State Bank of India Kerala Football Club, also known as SBI Kerala FC (formerly known as SBT Thiruvananthapuram), was a football club based in Thiruvananthapuram, Kerala. It last competed in the Kerala Premier League, the top tier league of the state.

History 
During the mid-1980s, already established as a premier bank in the state of Kerala and the considering the popularity and passion towards the game of football at the region, State Bank of Travancore decided to launch a team of its own and register it with Kerala Football Association in November 1986. The debut of the team was in 1987 in the Trivandrum District 'E' Division League, the 5th division league of the region. The team steadily progressed further and went on to reach the 'B' Division to win the trophy in 1992, thus entering the 'A' Division League, the Tier-1 league of the region in 1993–94.

Growth 
At that point, the bank stepped in again by recruiting sportsmen under a special sports quota, pioneering a new trend among the government-controlled Public Sector Undertakings. This received a further impetus when N. M. Najeeb, a prominent national player at that time, agreed to coach the team. The club then evolved from a group of amateur players and went on to win various trophies. It also qualified and participated in many national level tournaments like Durand Cup, IFA Shield, Rover's Cup, Scissors Cup, Kalinga Cup and the Federation Cup.

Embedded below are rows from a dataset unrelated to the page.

### src/hdl/tstc_cfg.svh
`ifndef TSTC_CFG_SVH
`define TSTC_CFG_SVH

// ------------------------------------------------------------
// address map (byte addresses)
// ------------------------------------------------------------
`define TSTC_DM_BASE      24'h028000
`define TSTC_DM_END       24'h02ffff
`define TSTC_DM_LOW_LIMIT 10'h200
`define TSTC_GRP_BASE     24'h040200
`define TSTC_GRP_LAST     24'h04027c
`define TSTC_IREF_ADDR    24'h040280
`define TSTC_OREF_ADDR    24'h040284

// ------------------------------------------------------------
// reset values
// ------------------------------------------------------------
`define TSTC_GRP_RST      32'h000c000c
`define TSTC_IREF_RST     32'h00000000
`define TSTC_OREF_RST     32'h00000000

// ------------------------------------------------------------
// field positions
// ------------------------------------------------------------
`define TSTC_OINV_BIT     22
`define TSTC_OADV_LSB     20
`define TSTC_OSRC_LSB     16
`define TSTC_IINV_BIT     9
`define TSTC_IDLY_LSB     4
`define TSTC_ISRC_LSB     0
`define TSTC_IREF_SET_W   3
`define TSTC_OREF_SET_W   7

// ------------------------------------------------------------
// timing
// ------------------------------------------------------------
`define TSTC_CLK_PS       4000
`define TSTC_ADV_STEP_PS  7600
`define TSTC_FP_NS0       120
`define TSTC_FP_NS1       60
`define TSTC_FP_NS2       30
`define TSTC_FP_NS3       15
`define TSTC_SETTLE_FRAMES 2'd2

`endif

### src/hdl/tstc_pkg.sv
package tstc_pkg;

    // decoded target of a host access
    typedef enum logic [2:0] {
        DK_NONE,
        DK_DMEM,
        DK_GRP,
        DK_IREF,
        DK_OREF
    } tstc_kind_t;

    typedef struct packed {
        tstc_kind_t  kind;
        logic [4:0]  grp;
        logic [9:0]  ofs;
    } tstc_dec_t;

    // host request, a one-cycle strobe with its fields
    typedef struct packed {
        logic        sel;
        logic        wr;
        logic [23:0] addr;
        logic [31:0] wdata;
    } tstc_req_t;

    // one bit per group for each of the four streams
    typedef struct packed {
        logic [31:0] lane_a;
        logic [31:0] lane_b;
        logic [31:0] lane_c;
        logic [31:0] lane_d;
    } tstc_lanes_t;

    typedef enum logic {
        BS_IDLE,
        BS_DMRD
    } tstc_bus_st_t;

endpackage

### src/hdl/tstc_addr_dec.sv
`timescale 1ns/1ps
`default_nettype none
`include "tstc_cfg.svh"
module tstc_addr_dec
    import tstc_pkg::*;
(
    // host byte address in, target out
    input  wire logic [23:0] addr,
    output tstc_dec_t        dec
);

    // unaligned register addresses fall through to none
    always_comb begin
        dec      = '0;
        dec.kind = DK_NONE;
        if (addr >= `TSTC_DM_BASE && addr <= `TSTC_DM_END) begin
            dec.kind = DK_DMEM;
            dec.grp  = addr[14:10];
            dec.ofs  = addr[9:0];
        end else if (addr >= `TSTC_GRP_BASE && addr <= `TSTC_GRP_LAST
                     && addr[1:0] == 2'h0) begin
            dec.kind = DK_GRP;
            dec.grp  = addr[6:2];
        end else if (addr == `TSTC_IREF_ADDR) begin
            dec.kind = DK_IREF;
        end else if (addr == `TSTC_OREF_ADDR) begin
            dec.kind = DK_OREF;
        end
    end

endmodule
`default_nettype wire

### src/hdl/tstc_sync3.sv
`timescale 1ns/1ps
`default_nettype none
module tstc_sync3 #(
    parameter int W = 1
) (
    // clock and reset
    input  wire logic         clk,
    input  wire logic         rst_n,
    // pins in, filtered level out
    input  wire logic [W-1:0] d,
    output logic      [W-1:0] q
);

    logic [W-1:0] s1_q;
    logic [W-1:0] s2_q;
    logic [W-1:0] s3_q;

    // three stages; a change counts once stages two and three agree
    always_ff @(posedge clk) begin
        if (!rst_n) begin
            s1_q <= '0;
            s2_q <= '0;
            s3_q <= '0;
            q    <= '0;
        end else begin
            s1_q <= d;
            s2_q <= s1_q;
            s3_q <= s2_q;
            q    <= (s2_q & s3_q) | (q & (s2_q ^ s3_q));
        end
    end

endmodule
`default_nettype wire

### src/hdl/tstc_top.sv
`timescale 1ns/1ps
`default_nettype none
`include "tstc_cfg.svh"
// Contract
// - data memory address is group base plus stream offset, linear slots
// - lowest rate: streams at 000/080/100/180; 200-3FF gives bus error
// - data memory is read only; writes answered with bus error low
// - groups of four inputs and four outputs, each side configured apart
// - 32 group registers at 40200 plus 4n, last at 4027C
// - group bit 22 inverts that group's output streams
// - 2-bit output advance, step 7.6 ns, halved at highest rate
// - source code 00 internal, 01-11 select reference pairs 0-2
// - group bit 9 inverts that group's input streams
// - 5-bit input sample delay in bits 8-4, default at 3/4 cell
// - group may be disturbed at most two frames after a change
// - input reference register at 40280: edge, polarity, format per input
// - input frame format bit selects native or GCI-Bus framing
// - input frame polarity bit: low active high, high active low
// - input clock edge bit: low positive edge, high negative edge
// - output reference register at 40284, four 7-bit sets
// - output frame format bit selects native or GCI-Bus framing
// - output frame polarity bit: low active high, high active low
// - rate codes give 120/60/30/15 ns pulses; host limits rate by source; the 4 ns clock gives 120/60/28/12 ns
// - output clock edge bit: low positive, high negative
// - one global rate field, zero after power-up selects lowest rate
module tstc_top
    import tstc_pkg::*;
(
    // clock and reset
    input  wire logic         clk,
    input  wire logic         rst_n,
    // host control bus
    input  wire tstc_req_t    host_req,
    output logic [31:0]       bus_rdata_q,
    output logic              bus_ack_q,
    output logic              bus_error_n,
    // global rate from the rate register
    input  wire logic [1:0]   global_rate_sel,
    // data memory read port
    output logic              dm_rd_q,
    output logic [14:0]       dm_addr_q,
    output logic [1:0]        dm_stream_q,
    output logic [9:0]        dm_slot_q,
    input  wire logic [7:0]   dm_rdata,
    // internal timing, same clock
    input  wire logic         sys_bit_tick,
    input  wire logic         int_ref_clock,
    input  wire logic         int_frame_start,
    input  wire logic         frame_tick,
    // reference pins
    input  wire logic         ref_clock_0,
    input  wire logic         ref_clock_1,
    input  wire logic         ref_clock_2,
    input  wire logic         ref_frame_0,
    input  wire logic         ref_frame_1,
    input  wire logic         ref_frame_2,
    output logic [2:0]        ref_edge_q,
    output logic [2:0]        ref_frame_start_q,
    // stream data
    input  wire tstc_lanes_t  serial_in,
    output tstc_lanes_t       in_data_q,
    input  wire tstc_lanes_t  out_raw,
    output tstc_lanes_t       serial_out_q,
    // per-group timing
    output logic [31:0]       grp_in_tick_q,
    output logic [31:0]       grp_out_tick_q,
    output logic [31:0][4:0]  in_sample_delay_q,
    output logic [31:0][2:0]  out_advance_cyc_q,
    output logic [31:0]       group_settling_q,
    // output reference pins
    output logic [3:0]        out_clock_q,
    output logic [3:0]        out_frame_q
);

    // ------------------------------------------------------------
    // helpers
    // ------------------------------------------------------------
    function automatic logic [1:0] stream_of(input logic [1:0] r,
                                             input logic [9:0] o);
        case (r)
            2'h0:    stream_of = o[8:7];
            2'h1:    stream_of = o[9:8];
            2'h2:    stream_of = {1'b0, o[9]};
            default: stream_of = 2'h0;
        endcase
    endfunction

    function automatic logic [9:0] slot_of(input logic [1:0] r,
                                           input logic [9:0] o);
        case (r)
            2'h0:    slot_of = {3'h0, o[6:0]};
            2'h1:    slot_of = {2'h0, o[7:0]};
            2'h2:    slot_of = {1'b0, o[8:0]};
            default: slot_of = o;
        endcase
    endfunction

    // source 00 is internal timing, else reference pair src-1
    function automatic logic pick(input logic [1:0] src,
                                  input logic       int_v,
                                  input logic [2:0] ref_v);
        pick = (src == 2'h0) ? int_v : ref_v[src - 2'h1];
    endfunction

    // advance rounded down to whole clocks; half step at top rate
    function automatic logic [2:0] adv_cyc(input logic [1:0] code,
                                           input logic [1:0] r);
        int ps;
        ps = int'(code) * `TSTC_ADV_STEP_PS;
        if (r == 2'h3)
            ps = ps / 2;
        adv_cyc = 3'(ps / `TSTC_CLK_PS);
    endfunction

    // frame pulse width in clocks, rounded down
    function automatic logic [5:0] fp_cyc(input logic [1:0] r);
        case (r)
            2'h0:    fp_cyc = 6'(`TSTC_FP_NS0 * 1000 / `TSTC_CLK_PS);
            2'h1:    fp_cyc = 6'(`TSTC_FP_NS1 * 1000 / `TSTC_CLK_PS);
            2'h2:    fp_cyc = 6'(`TSTC_FP_NS2 * 1000 / `TSTC_CLK_PS);
            default: fp_cyc = 6'(`TSTC_FP_NS3 * 1000 / `TSTC_CLK_PS);
        endcase
    endfunction

    // ------------------------------------------------------------
    // decode and bus state
    // ------------------------------------------------------------
    tstc_dec_t    dec;
    tstc_bus_st_t bus_st_q;
    logic [31:0]  grp_cfg_q [32];
    logic [31:0]  iref_q;
    logic [31:0]  oref_q;
    logic         take;
    logic         wr_grp;
    logic         dm_blocked;

    tstc_addr_dec u_dec (
        .addr (host_req.addr),
        .dec  (dec)
    );

    assign take   = host_req.sel && bus_st_q == BS_IDLE;
    assign wr_grp = take && host_req.wr && dec.kind == DK_GRP;
    assign dm_blocked = global_rate_sel == 2'h0 &&
                        dec.ofs >= `TSTC_DM_LOW_LIMIT;

    // one request at a time; strobes during a memory read are dropped
    always_ff @(posedge clk) begin
        if (!rst_n) begin
            bus_st_q    <= BS_IDLE;
            bus_ack_q   <= 1'b0;
            bus_error_n <= 1'b1;
            bus_rdata_q <= 32'h0;
            dm_rd_q     <= 1'b0;
            dm_addr_q   <= 15'h0;
            dm_stream_q <= 2'h0;
            dm_slot_q   <= 10'h0;
        end else begin
            bus_ack_q   <= 1'b0;
            bus_error_n <= 1'b1;
            dm_rd_q     <= 1'b0;
            case (bus_st_q)
                BS_IDLE: begin
                    if (take) begin
                        case (dec.kind)
                            DK_DMEM: begin
                                if (host_req.wr || dm_blocked) begin
                                    bus_error_n <= 1'b0;
                                end else begin
                                    dm_rd_q     <= 1'b1;
                                    dm_addr_q   <= {dec.grp, dec.ofs};
                                    dm_stream_q <= stream_of(
                                        global_rate_sel, dec.ofs);
                                    dm_slot_q   <= slot_of(
                                        global_rate_sel, dec.ofs);
                                    bus_st_q    <= BS_DMRD;
                                end
                            end
                            DK_GRP: begin
                                bus_ack_q <= 1'b1;
                                if (!host_req.wr)
                                    bus_rdata_q <= grp_cfg_q[dec.grp];
                            end
                            DK_IREF: begin
                                bus_ack_q <= 1'b1;
                                if (!host_req.wr)
                                    bus_rdata_q <= iref_q;
                            end
                            DK_OREF: begin
                                bus_ack_q <= 1'b1;
                                if (!host_req.wr)
                                    bus_rdata_q <= oref_q;
                            end
                            default: bus_error_n <= 1'b0;
                        endcase
                    end
                end
                BS_DMRD: begin
                    bus_rdata_q <= {24'h0, dm_rdata};
                    bus_ack_q   <= 1'b1;
                    bus_st_q    <= BS_IDLE;
                end
                default: bus_st_q <= BS_IDLE;
            endcase
        end
    end

    // ------------------------------------------------------------
    // control registers
    // ------------------------------------------------------------
    // stored whole, reserved bits included, so software sees its value
    always_ff @(posedge clk) begin
        if (!rst_n) begin
            for (int g = 0; g < 32; g++)
                grp_cfg_q[g] <= `TSTC_GRP_RST;
            iref_q <= `TSTC_IREF_RST;
            oref_q <= `TSTC_OREF_RST;
        end else if (take && host_req.wr) begin
            if (dec.kind == DK_GRP)
                grp_cfg_q[dec.grp] <= host_req.wdata;
            if (dec.kind == DK_IREF)
                iref_q <= host_req.wdata;
            if (dec.kind == DK_OREF)
                oref_q <= host_req.wdata;
        end
    end

    // a write restarts the two-frame settle window of its group
    logic [1:0] settle_q [32];
    always_ff @(posedge clk) begin
        if (!rst_n) begin
            for (int g = 0; g < 32; g++)
                settle_q[g] <= 2'h0;
            group_settling_q <= 32'h0;
        end else begin
            for (int g = 0; g < 32; g++) begin
                if (wr_grp && dec.grp == 5'(g)) begin
                    settle_q[g]         <= `TSTC_SETTLE_FRAMES;
                    group_settling_q[g] <= 1'b1;
                end else if (frame_tick && settle_q[g] != 2'h0) begin
                    settle_q[g]         <= settle_q[g] - 2'h1;
                    group_settling_q[g] <= settle_q[g] != 2'h1;
                end
            end
        end
    end

    // ------------------------------------------------------------
    // reference inputs
    // ------------------------------------------------------------
    logic [2:0] rclk_s;
    logic [2:0] rfp_s;
    logic [2:0] rclk_prev_q;
    logic [2:0] fp_act;
    logic [2:0] fp_prev_q;

    tstc_sync3 #(.W(6)) u_ref_sync (
        .clk   (clk),
        .rst_n (rst_n),
        .d     ({ref_frame_2, ref_frame_1, ref_frame_0,
                 ref_clock_2, ref_clock_1, ref_clock_0}),
        .q     ({rfp_s, rclk_s})
    );

    always_comb begin
        for (int k = 0; k < 3; k++)
            fp_act[k] = rfp_s[k] ^ iref_q[3 * k + 1];
    end

    // native pulses straddle the boundary, so their trailing edge marks it
    always_ff @(posedge clk) begin
        if (!rst_n) begin
            rclk_prev_q       <= 3'h0;
            fp_prev_q         <= 3'h0;
            ref_edge_q        <= 3'h0;
            ref_frame_start_q <= 3'h0;
        end else begin
            rclk_prev_q <= rclk_s;
            fp_prev_q   <= fp_act;
            for (int k = 0; k < 3; k++) begin
                ref_edge_q[k] <= iref_q[3 * k] ?
                    (rclk_prev_q[k] & ~rclk_s[k]) :
                    (rclk_s[k] & ~rclk_prev_q[k]);
                ref_frame_start_q[k] <= iref_q[3 * k + 2] ?
                    (fp_act[k] & ~fp_prev_q[k]) :
                    (fp_prev_q[k] & ~fp_act[k]);
            end
        end
    end

    // ------------------------------------------------------------
    // per-group timing and data
    // ------------------------------------------------------------
    tstc_lanes_t ser_s;
    logic [31:0] in_inv;
    logic [31:0] out_inv;

    tstc_sync3 #(.W(128)) u_ser_sync (
        .clk   (clk),
        .rst_n (rst_n),
        .d     (serial_in),
        .q     (ser_s)
    );

    always_comb begin
        for (int g = 0; g < 32; g++) begin
            in_inv[g]  = grp_cfg_q[g][`TSTC_IINV_BIT];
            out_inv[g] = grp_cfg_q[g][`TSTC_OINV_BIT];
        end
    end

    // one configuration bit covers all four lanes of a group
    always_ff @(posedge clk) begin
        if (!rst_n) begin
            in_data_q    <= '0;
            serial_out_q <= '0;
        end else begin
            in_data_q.lane_a    <= ser_s.lane_a ^ in_inv;
            in_data_q.lane_b    <= ser_s.lane_b ^ in_inv;
            in_data_q.lane_c    <= ser_s.lane_c ^ in_inv;
            in_data_q.lane_d    <= ser_s.lane_d ^ in_inv;
            serial_out_q.lane_a <= out_raw.lane_a ^ out_inv;
            serial_out_q.lane_b <= out_raw.lane_b ^ out_inv;
            serial_out_q.lane_c <= out_raw.lane_c ^ out_inv;
            serial_out_q.lane_d <= out_raw.lane_d ^ out_inv;
        end
    end

    // delay 0 keeps the default three-quarter sample point downstream
    always_ff @(posedge clk) begin
        if (!rst_n) begin
            grp_in_tick_q     <= 32'h0;
            grp_out_tick_q    <= 32'h0;
            in_sample_delay_q <= '0;
            out_advance_cyc_q <= '0;
        end else begin
            for (int g = 0; g < 32; g++) begin
                grp_in_tick_q[g] <= pick(grp_cfg_q[g][1:0],
                    sys_bit_tick, ref_edge_q);
                grp_out_tick_q[g] <= pick(grp_cfg_q[g][17:16],
                    sys_bit_tick, ref_edge_q);
                in_sample_delay_q[g] <=
                    grp_cfg_q[g][`TSTC_IDLY_LSB +: 5];
                out_advance_cyc_q[g] <= adv_cyc(
                    grp_cfg_q[g][`TSTC_OADV_LSB +: 2],
                    global_rate_sel);
            end
        end
    end

    // ------------------------------------------------------------
    // output reference sets
    // ------------------------------------------------------------
    logic [5:0] ofp_cnt_q [4];
    logic [5:0] ofp_cnt_d [4];
    logic [3:0] ofp_act_d;

    // GCI pulses start half a width later than native ones
    always_comb begin
        for (int k = 0; k < 4; k++) begin
            ofp_cnt_d[k] = ofp_cnt_q[k];
            if (pick(oref_q[7 * k +: 2], int_frame_start,
                     ref_frame_start_q)) begin
                ofp_cnt_d[k] = fp_cyc(oref_q[7 * k + 2 +: 2]);
                if (oref_q[7 * k + 6])
                    ofp_cnt_d[k] = ofp_cnt_d[k] +
                        (ofp_cnt_d[k] >> 1);
            end else if (ofp_cnt_q[k] != 6'h0) begin
                ofp_cnt_d[k] = ofp_cnt_q[k] - 6'h1;
            end
            ofp_act_d[k] = ofp_cnt_d[k] != 6'h0 &&
                ofp_cnt_d[k] <= fp_cyc(oref_q[7 * k + 2 +: 2]);
        end
    end

    always_ff @(posedge clk) begin
        if (!rst_n) begin
            for (int k = 0; k < 4; k++)
                ofp_cnt_q[k] <= 6'h0;
            out_clock_q <= 4'h0;
            out_frame_q <= 4'h0;
        end else begin
            for (int k = 0; k < 4; k++) begin
                ofp_cnt_q[k]   <= ofp_cnt_d[k];
                out_clock_q[k] <= pick(oref_q[7 * k +: 2],
                    int_ref_clock, rclk_s) ^ oref_q[7 * k + 4];
                out_frame_q[k] <= ofp_act_d[k] ^
                    oref_q[7 * k + 5];
            end
        end
    end

    // ------------------------------------------------------------
    // checks
    // ------------------------------------------------------------
    a_dm_write_err: assert property (@(posedge clk) disable iff (!rst_n)
        take && host_req.wr && dec.kind == DK_DMEM
        |=> !bus_error_n && !bus_ack_q && !dm_rd_q)
        else $error("data memory write not refused");

    a_dm_low_rate: assert property (@(posedge clk) disable iff (!rst_n)
        take && dec.kind == DK_DMEM && global_rate_sel == 2'h0
        && dec.ofs >= 10'h200 |=> !bus_error_n)
        else $error("high offset at lowest rate not refused");

    a_dm_read_seq: assert property (@(posedge clk) disable iff (!rst_n)
        take && !host_req.wr && dec.kind == DK_DMEM && !dm_blocked
        |=> dm_rd_q && !bus_ack_q ##1 bus_ack_q && bus_error_n)
        else $error("data memory read sequence wrong");

    a_dm_addr_lin: assert property (@(posedge clk) disable iff (!rst_n)
        $rose(dm_rd_q) |-> dm_addr_q ==
        {$past(host_req.addr[14:10]), $past(host_req.addr[9:0])})
        else $error("data memory address not linear");

    a_dm_stream: assert property (@(posedge clk) disable iff (!rst_n)
        dm_rd_q && $past(global_rate_sel) == 2'h0 |->
        dm_stream_q == dm_addr_q[8:7] && dm_slot_q[9:7] == 3'h0)
        else $error("stream split wrong at lowest rate");

    a_grp_readback: assert property (@(posedge clk) disable iff (!rst_n)
        take && host_req.wr && dec.kind == DK_GRP ##1 !take ##1
        take && !host_req.wr && host_req.addr == $past(host_req.addr, 2)
        |=> bus_ack_q && bus_rdata_q == $past(host_req.wdata, 3))
        else $error("group register readback differs");

    a_out_invert: assert property (@(posedge clk) disable iff (!rst_n)
        $stable(out_inv) |=> serial_out_q.lane_a ==
        ($past(out_raw.lane_a) ^ $past(out_inv)))
        else $error("output inversion wrong");

    a_settle_set: assert property (@(posedge clk) disable iff (!rst_n)
        wr_grp |=> group_settling_q[$past(dec.grp)])
        else $error("settle window not started");

    a_ref_pos_edge: assert property (@(posedge clk) disable iff (!rst_n)
        !iref_q[0] && $stable(iref_q) && rclk_s[0] && !rclk_prev_q[0]
        |=> ref_edge_q[0])
        else $error("positive reference edge missed");

endmodule
`default_nettype wire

Entry to National Football League 
Being the state champions in the 1996, SBT was eligible to play in the newly formed National Football League introduced by the All India Football Federation that year, but the emergence of the first professional football club from the state FC Cochin denied its opportunity. However, SBT was given an entry to the 2nd Division NFL, introduced in 1997–98 as a qualifying round for the top division. The team, though a hot favorite with the likes of National players Jiju Jacob, V. P. Shaji, Feroz Sheriff, A. Sunil Kumar and K. V. Dhanesh, could not qualify as it ended runner-up with a draw against Sesa Sports Club in the final game of the season.

The next season (1998–99) was the highpoint in SBT's history as it emerged the champions in the 2nd Division NFL, being the only institutional team till date to win the same. It also got promoted to the National Football League, but the glory did not last long as the team performed poorly and again got relegated to the second division.

It once again qualified for the National Football League in 2004–05 but after that, there were hardly any notable achievement for the club at the national level.

Last developments
Pursuant to the directions of AIFF, SBT formed a junior team. It entered the 'E' Division of Trivandrum District League in 2007 and in less than a decade, it has reached the super division, winning all the lower division leagues and was clubbed with SBT's senior team, giving SBT the distinction of fielding two teams in the Super Division, a first in the history of Trivandrum League.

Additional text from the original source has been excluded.